Figures 2 and 3 show the use of such a device consisting of several air supply lines in a wastewater basin. When the air is blown out, the ventilation chains receive a driving force from the side, so that they begin to wander out into their respective areas in a periodic movement to and fro. '

Figure 2 shows two end positions for the right ventilation chain, namely the left end position with a solid line and the right end position with a dashed arc. When a ventilation chain reaches an end line, when they move in relation to the air supply line, they turn obliquely backwards-positioned ventilation bodies under the line and drive the ventilation chain back in the other direction.

For example in the spigot 17 of the T-pipe 7, a throttle can be built in, respectively, so that the air supply through the supply line 12 is throttled fixed or adjustable. The louver can also be self-regulating, as this is about regulating the amount of air.

When using flexible hose supplies, it is - as mentioned above - possible to reduce e.g. piles of mud. In this context, the plugs can be equipped on their underside with lifting tools or with a wear protection. The hose supplies means that the danger of getting stuck is practically excluded.

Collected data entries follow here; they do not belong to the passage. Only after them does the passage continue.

[src/rtl/wt_snoop_pkg.sv]
package wt_snoop_pkg;
   typedef enum logic [1:0] {
      CT_IDLE  = 2'd0,
      CT_FILL  = 2'd1,
      CT_BCAST = 2'd2
   } ctl_state_t;

   typedef enum logic {
      SNP_DROP    = 1'b0,
      SNP_REFRESH = 1'b1
   } snp_mode_t;
endpackage

[src/rtl/wt_snoop_match.sv]
module wt_snoop_match #(
   parameter int unsigned TAG_W       = 26,
   parameter int unsigned ID_W        = 2,
   parameter int unsigned MY_ID       = 0,
   parameter bit          SELF_FILTER = 1'b1
) (
   input  logic             snp_valid,
   input  logic [ID_W-1:0]  snp_id,
   input  logic [TAG_W-1:0] snp_tag,
   input  logic             st_valid,
   input  logic [TAG_W-1:0] st_tag,
   output logic             snp_hit
);
   logic foreign;

   generate
      if (SELF_FILTER) begin : g_filter
         assign foreign = (snp_id != ID_W'(MY_ID));
      end else begin : g_nofilter
         logic unused_id;
         assign unused_id = ^snp_id;
         assign foreign   = 1'b1;
      end
   endgenerate

   assign snp_hit = snp_valid && foreign && st_valid && (st_tag == snp_tag);
endmodule

[src/rtl/wt_line_store.sv]
module wt_line_store #(
   parameter int unsigned LINES  = 16,
   parameter int unsigned TAG_W  = 26,
   parameter int unsigned DATA_W = 32,
   localparam int unsigned IDX_W = $clog2(LINES)
) (
   input  logic              clk,
   input  logic              rst_n,
   input  logic [IDX_W-1:0]  sn_idx,
   input  logic              sn_apply,
   input  logic              sn_upd,
   input  logic [DATA_W-1:0] sn_data,
   output logic              sn_valid,
   output logic [TAG_W-1:0]  sn_tag,
   input  logic [IDX_W-1:0]  lc_idx,
   output logic              lc_valid,
   output logic [TAG_W-1:0]  lc_tag,
   output logic [DATA_W-1:0] lc_data,
   input  logic              lc_we,
   input  logic [TAG_W-1:0]  lc_tag_in,
   input  logic [DATA_W-1:0] lc_data_in
);
   logic [LINES-1:0]  vld_a;
   logic [TAG_W-1:0]  tag_a [LINES];
   logic [DATA_W-1:0] dat_a [LINES];

   generate
      for (genvar i = 0; i < LINES; i++) begin : g_line
         logic              vld_r;
         logic [TAG_W-1:0]  tag_r;
         logic [DATA_W-1:0] dat_r;
         logic              snp_here;
         logic              loc_here;

         assign snp_here = sn_apply && (sn_idx == IDX_W'(i));
         assign loc_here = lc_we && (lc_idx == IDX_W'(i));

         // snoop first, then the local write overrides it
         always_ff @(posedge clk or negedge rst_n) begin
            if (!rst_n)                    vld_r <= 1'b0;
            else if (loc_here)             vld_r <= 1'b1;
            else if (snp_here && !sn_upd)  vld_r <= 1'b0;
         end

         always_ff @(posedge clk) begin
            if (loc_here) begin
               tag_r <= lc_tag_in;
               dat_r <= lc_data_in;
            end else if (snp_here && sn_upd) begin
               dat_r <= sn_data;
            end
         end

         assign vld_a[i] = vld_r;
         assign tag_a[i] = tag_r;
         assign dat_a[i] = dat_r;
      end
   endgenerate

   logic same_line;
   assign same_line = sn_apply && (sn_idx == lc_idx);

   assign sn_valid = vld_a[sn_idx];
   assign sn_tag   = tag_a[sn_idx];
   assign lc_tag   = tag_a[lc_idx];
   assign lc_valid = (same_line && !sn_upd) ? 1'b0 : vld_a[lc_idx];
   assign lc_data  = (same_line && sn_upd) ? sn_data : dat_a[lc_idx];


   inv_drop_chk: assert property (@(posedge clk) disable iff (!rst_n)
      (sn_apply && !sn_upd && !(lc_we && lc_idx == sn_idx)) |=> !vld_a[$past(sn_idx)]);


   upd_refresh_chk: assert property (@(posedge clk) disable iff (!rst_n)
      (sn_apply && sn_upd && !(lc_we && lc_idx == sn_idx))
      |=> (vld_a[$past(sn_idx)] && dat_a[$past(sn_idx)] == $past(sn_data)));
endmodule

[src/rtl/wt_ctl.sv]
module wt_ctl
   import wt_snoop_pkg::*;
#(
   parameter int unsigned ADDR_W = 32,
   parameter int unsigned DATA_W = 32,
   parameter int unsigned IDX_W  = 4,
   parameter int unsigned OFF_W  = 2,
   localparam int unsigned TAG_W = ADDR_W - IDX_W - OFF_W
) (
   input  logic              clk,
   input  logic              rst_n,
   input  logic              req_valid,
   input  logic              req_write,
   input  logic [ADDR_W-1:0] req_addr,
   input  logic [DATA_W-1:0] req_wdata,
   output logic              req_ready,
   output logic              rsp_valid,
   output logic [DATA_W-1:0] rsp_rdata,
   output logic              mem_rd_req,
   output logic              mem_wr_en,
   output logic [ADDR_W-1:0] mem_addr,
   output logic [DATA_W-1:0] mem_wdata,
   input  logic              mem_rsp_valid,
   input  logic [DATA_W-1:0] mem_rdata,
   output logic              bus_req,
   input  logic              bus_gnt,
   output logic              bus_wr_valid,
   output logic [ADDR_W-1:0] bus_wr_addr,
   output logic [DATA_W-1:0] bus_wr_data,
   output logic [IDX_W-1:0]  lc_idx,
   input  logic              lc_valid,
   input  logic [TAG_W-1:0]  lc_tag,
   input  logic [DATA_W-1:0] lc_data,
   output logic              lc_we,
   output logic [TAG_W-1:0]  lc_tag_in,
   output logic [DATA_W-1:0] lc_data_in
);
   ctl_state_t        st_q;
   logic [ADDR_W-1:0] a_q;
   logic [DATA_W-1:0] d_q;
   logic              rsp_v_q;
   logic [DATA_W-1:0] rsp_d_q;
   logic              idle;
   logic [TAG_W-1:0]  cur_tag;
   logic              hit;

   assign idle    = (st_q == CT_IDLE);
   assign lc_idx  = idle ? req_addr[OFF_W +: IDX_W] : a_q[OFF_W +: IDX_W];
   assign cur_tag = idle ? req_addr[ADDR_W-1 -: TAG_W] : a_q[ADDR_W-1 -: TAG_W];
   assign hit     = lc_valid && (lc_tag == cur_tag);

   assign req_ready    = idle;
   assign mem_rd_req   = (st_q == CT_FILL);
   assign bus_req      = (st_q == CT_BCAST);
   assign bus_wr_valid = bus_req && bus_gnt;
   assign mem_wr_en    = bus_wr_valid;
   assign mem_addr     = a_q;
   assign mem_wdata    = d_q;
   assign bus_wr_addr  = a_q;
   assign bus_wr_data  = d_q;

   assign lc_we      = (mem_rd_req && mem_rsp_valid) || (bus_wr_valid && hit);
   assign lc_tag_in  = a_q[ADDR_W-1 -: TAG_W];
   assign lc_data_in = mem_rd_req ? mem_rdata : d_q;

   always_ff @(posedge clk or negedge rst_n) begin
      if (!rst_n) begin
         st_q    <= CT_IDLE;
         a_q     <= '0;
         d_q     <= '0;
         rsp_v_q <= 1'b0;
         rsp_d_q <= '0;
      end else begin
         rsp_v_q <= 1'b0;
         unique case (st_q)
            CT_IDLE: if (req_valid) begin
               a_q <= req_addr;
               d_q <= req_wdata;
               if (req_write) begin
                  st_q <= CT_BCAST;
               end else if (hit) begin
                  rsp_v_q <= 1'b1;
                  rsp_d_q <= lc_data;
               end else begin
                  st_q <= CT_FILL;
               end
            end
            CT_FILL: if (mem_rsp_valid) begin
               rsp_v_q <= 1'b1;
               rsp_d_q <= mem_rdata;
               st_q    <= CT_IDLE;
            end
            CT_BCAST: if (bus_gnt) begin
               rsp_v_q <= 1'b1;
               rsp_d_q <= d_q;
               st_q    <= CT_IDLE;
            end
            default: st_q <= CT_IDLE;
         endcase
      end
   end

   assign rsp_valid = rsp_v_q;
   assign rsp_rdata = rsp_d_q;


   fill_rsp_chk: assert property (@(posedge clk) disable iff (!rst_n)
      (mem_rd_req && mem_rsp_valid) |=> (rsp_valid && rsp_rdata == $past(mem_rdata)));


   fill_hold_chk: assert property (@(posedge clk) disable iff (!rst_n)
      (mem_rd_req && !mem_rsp_valid) |=> (mem_rd_req && $stable(mem_addr)));


   bcast_done_chk: assert property (@(posedge clk) disable iff (!rst_n)
      bus_wr_valid |=> (rsp_valid && req_ready && !bus_req));
endmodule

[src/rtl/wt_snoop_cache.sv]
module wt_snoop_cache
   import wt_snoop_pkg::*;
#(
   parameter int unsigned ADDR_W      = 32,
   parameter int unsigned DATA_W      = 32,
   parameter int unsigned LINES       = 16,
   parameter int unsigned ID_W        = 2,
   parameter int unsigned MY_ID       = 0,
   parameter bit          SELF_FILTER = 1'b1
) (
   input  logic              clk,
   input  logic              rst_n,
   input  logic              snp_mode,
   input  logic              req_valid,
   input  logic              req_write,
   input  logic [ADDR_W-1:0] req_addr,
   input  logic [DATA_W-1:0] req_wdata,
   output logic              req_ready,
   output logic              rsp_valid,
   output logic [DATA_W-1:0] rsp_rdata,
   output logic              mem_rd_req,
   output logic [ADDR_W-1:0] mem_addr,
   input  logic              mem_rsp_valid,
   input  logic [DATA_W-1:0] mem_rdata,
   output logic              mem_wr_en,
   output logic [DATA_W-1:0] mem_wdata,
   output logic              bus_req,
   input  logic              bus_gnt,
   output logic              bus_wr_valid,
   output logic [ADDR_W-1:0] bus_wr_addr,
   output logic [DATA_W-1:0] bus_wr_data,
   output logic [ID_W-1:0]   bus_wr_id,
   input  logic              snp_valid,
   input  logic [ADDR_W-1:0] snp_addr,
   input  logic [DATA_W-1:0] snp_data,
   input  logic [ID_W-1:0]   snp_id
);
   localparam int unsigned OFF_W = $clog2(DATA_W / 8);
   localparam int unsigned IDX_W = $clog2(LINES);
   localparam int unsigned TAG_W = ADDR_W - IDX_W - OFF_W;

   initial begin
      geom_lines_chk: assert (LINES >= 2 && (LINES & (LINES - 1)) == 0)
         else $error("LINES must be a power of two");
      geom_word_chk: assert (DATA_W >= 16 && (DATA_W & (DATA_W - 1)) == 0)
         else $error("DATA_W must be a power-of-two byte count of two or more");
      geom_tag_chk: assert (ADDR_W > IDX_W + OFF_W)
         else $error("address too narrow for the geometry");
      geom_id_chk: assert (MY_ID < (1 << ID_W))
         else $error("MY_ID does not fit ID_W");
   end

   snp_mode_t         mode_e;
   logic [IDX_W-1:0]  snp_idx;
   logic [TAG_W-1:0]  snp_tag;
   logic              sn_valid;
   logic [TAG_W-1:0]  sn_tag;
   logic              snp_hit;
   logic [IDX_W-1:0]  lc_idx;
   logic              lc_valid;
   logic [TAG_W-1:0]  lc_tag;
   logic [DATA_W-1:0] lc_data;
   logic              lc_we;
   logic [TAG_W-1:0]  lc_tag_in;
   logic [DATA_W-1:0] lc_data_in;
   logic              unused_snp_off;

   assign mode_e         = snp_mode_t'(snp_mode);
   assign snp_idx        = snp_addr[OFF_W +: IDX_W];
   assign snp_tag        = snp_addr[ADDR_W-1 -: TAG_W];
   assign unused_snp_off = ^snp_addr[OFF_W-1:0];
   assign bus_wr_id      = ID_W'(MY_ID);

   wt_snoop_match #(
      .TAG_W(TAG_W), .ID_W(ID_W), .MY_ID(MY_ID), .SELF_FILTER(SELF_FILTER)
   ) u_match (
      .snp_valid (snp_valid),
      .snp_id    (snp_id),
      .snp_tag   (snp_tag),
      .st_valid  (sn_valid),
      .st_tag    (sn_tag),
      .snp_hit   (snp_hit)
   );

   wt_line_store #(
      .LINES(LINES), .TAG_W(TAG_W), .DATA_W(DATA_W)
   ) u_store (
      .clk        (clk),
      .rst_n      (rst_n),
      .sn_idx     (snp_idx),
      .sn_apply   (snp_hit),
      .sn_upd     (mode_e == SNP_REFRESH),
      .sn_data    (snp_data),
      .sn_valid   (sn_valid),
      .sn_tag     (sn_tag),
      .lc_idx     (lc_idx),
      .lc_valid   (lc_valid),
      .lc_tag     (lc_tag),
      .lc_data    (lc_data),
      .lc_we      (lc_we),
      .lc_tag_in  (lc_tag_in),
      .lc_data_in (lc_data_in)
   );

   wt_ctl #(
      .ADDR_W(ADDR_W), .DATA_W(DATA_W), .IDX_W(IDX_W), .OFF_W(OFF_W)
   ) u_ctl (
      .clk           (clk),
      .rst_n         (rst_n),
      .req_valid     (req_valid),
      .req_write     (req_write),
      .req_addr      (req_addr),
      .req_wdata     (req_wdata),
      .req_ready     (req_ready),
      .rsp_valid     (rsp_valid),
      .rsp_rdata     (rsp_rdata),
      .mem_rd_req    (mem_rd_req),
      .mem_wr_en     (mem_wr_en),
      .mem_addr      (mem_addr),
      .mem_wdata     (mem_wdata),
      .mem_rsp_valid (mem_rsp_valid),
      .mem_rdata     (mem_rdata),
      .bus_req       (bus_req),
      .bus_gnt       (bus_gnt),
      .bus_wr_valid  (bus_wr_valid),
      .bus_wr_addr   (bus_wr_addr),
      .bus_wr_data   (bus_wr_data),
      .lc_idx        (lc_idx),
      .lc_valid      (lc_valid),
      .lc_tag        (lc_tag),
      .lc_data       (lc_data),
      .lc_we         (lc_we),
      .lc_tag_in     (lc_tag_in),
      .lc_data_in    (lc_data_in)
   );


   quiet_reset_chk: assert property (@(posedge clk) disable iff (!rst_n)
      $rose(rst_n) |-> (req_ready && !rsp_valid && !bus_req && !mem_rd_req));
endmodule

Under certain circumstances, it is sufficient to equip the supply line so that it is designed as a flexible hose only in a plane perpendicular to the longitudinal direction of the air supply line.

Claims (5)

1. Device for ventilating water such as e.g. ponds or of waste water in an activated sludge basin, which device at least comprises an air supply line floating on the water, which by means of a rope e.g. is anchored to opposite banks and from which ventilation devices protrude into the water at a distance from each other, which consist of a ventilation body that leads the air into the water, e.g. in the form of a ceramic plug, and of a supply line connected to the air supply line and connected to the plug, characterized in that the supply line (12) is designed as a flexible hose. 2. Device according to claim 1, characterized in that pipe connectors (17) exit from the air supply line (5). with mutual distances, to which always a supply line (12). is releasably secured with clamping rings (14). 3. Device according to claim 2, characterized in that from each plug (13). exits a pipe socket (18), to which a supply line (12) is releasably attached, e.g. with clamping rings (14) or known quick fasteners. 4. Device according to at least one of claims 1 to 3, characterized in that in the supply area of air there is a supply line (5). is always built-in a fixed or adjustable reducing spray of the air supply to the plug (13).. 5. Device according to one of claims 1 to 4, characterized in that the supply is designed as only in a vertical plane (E) in the longitudinal direction of the air supply line (5). flexible hose.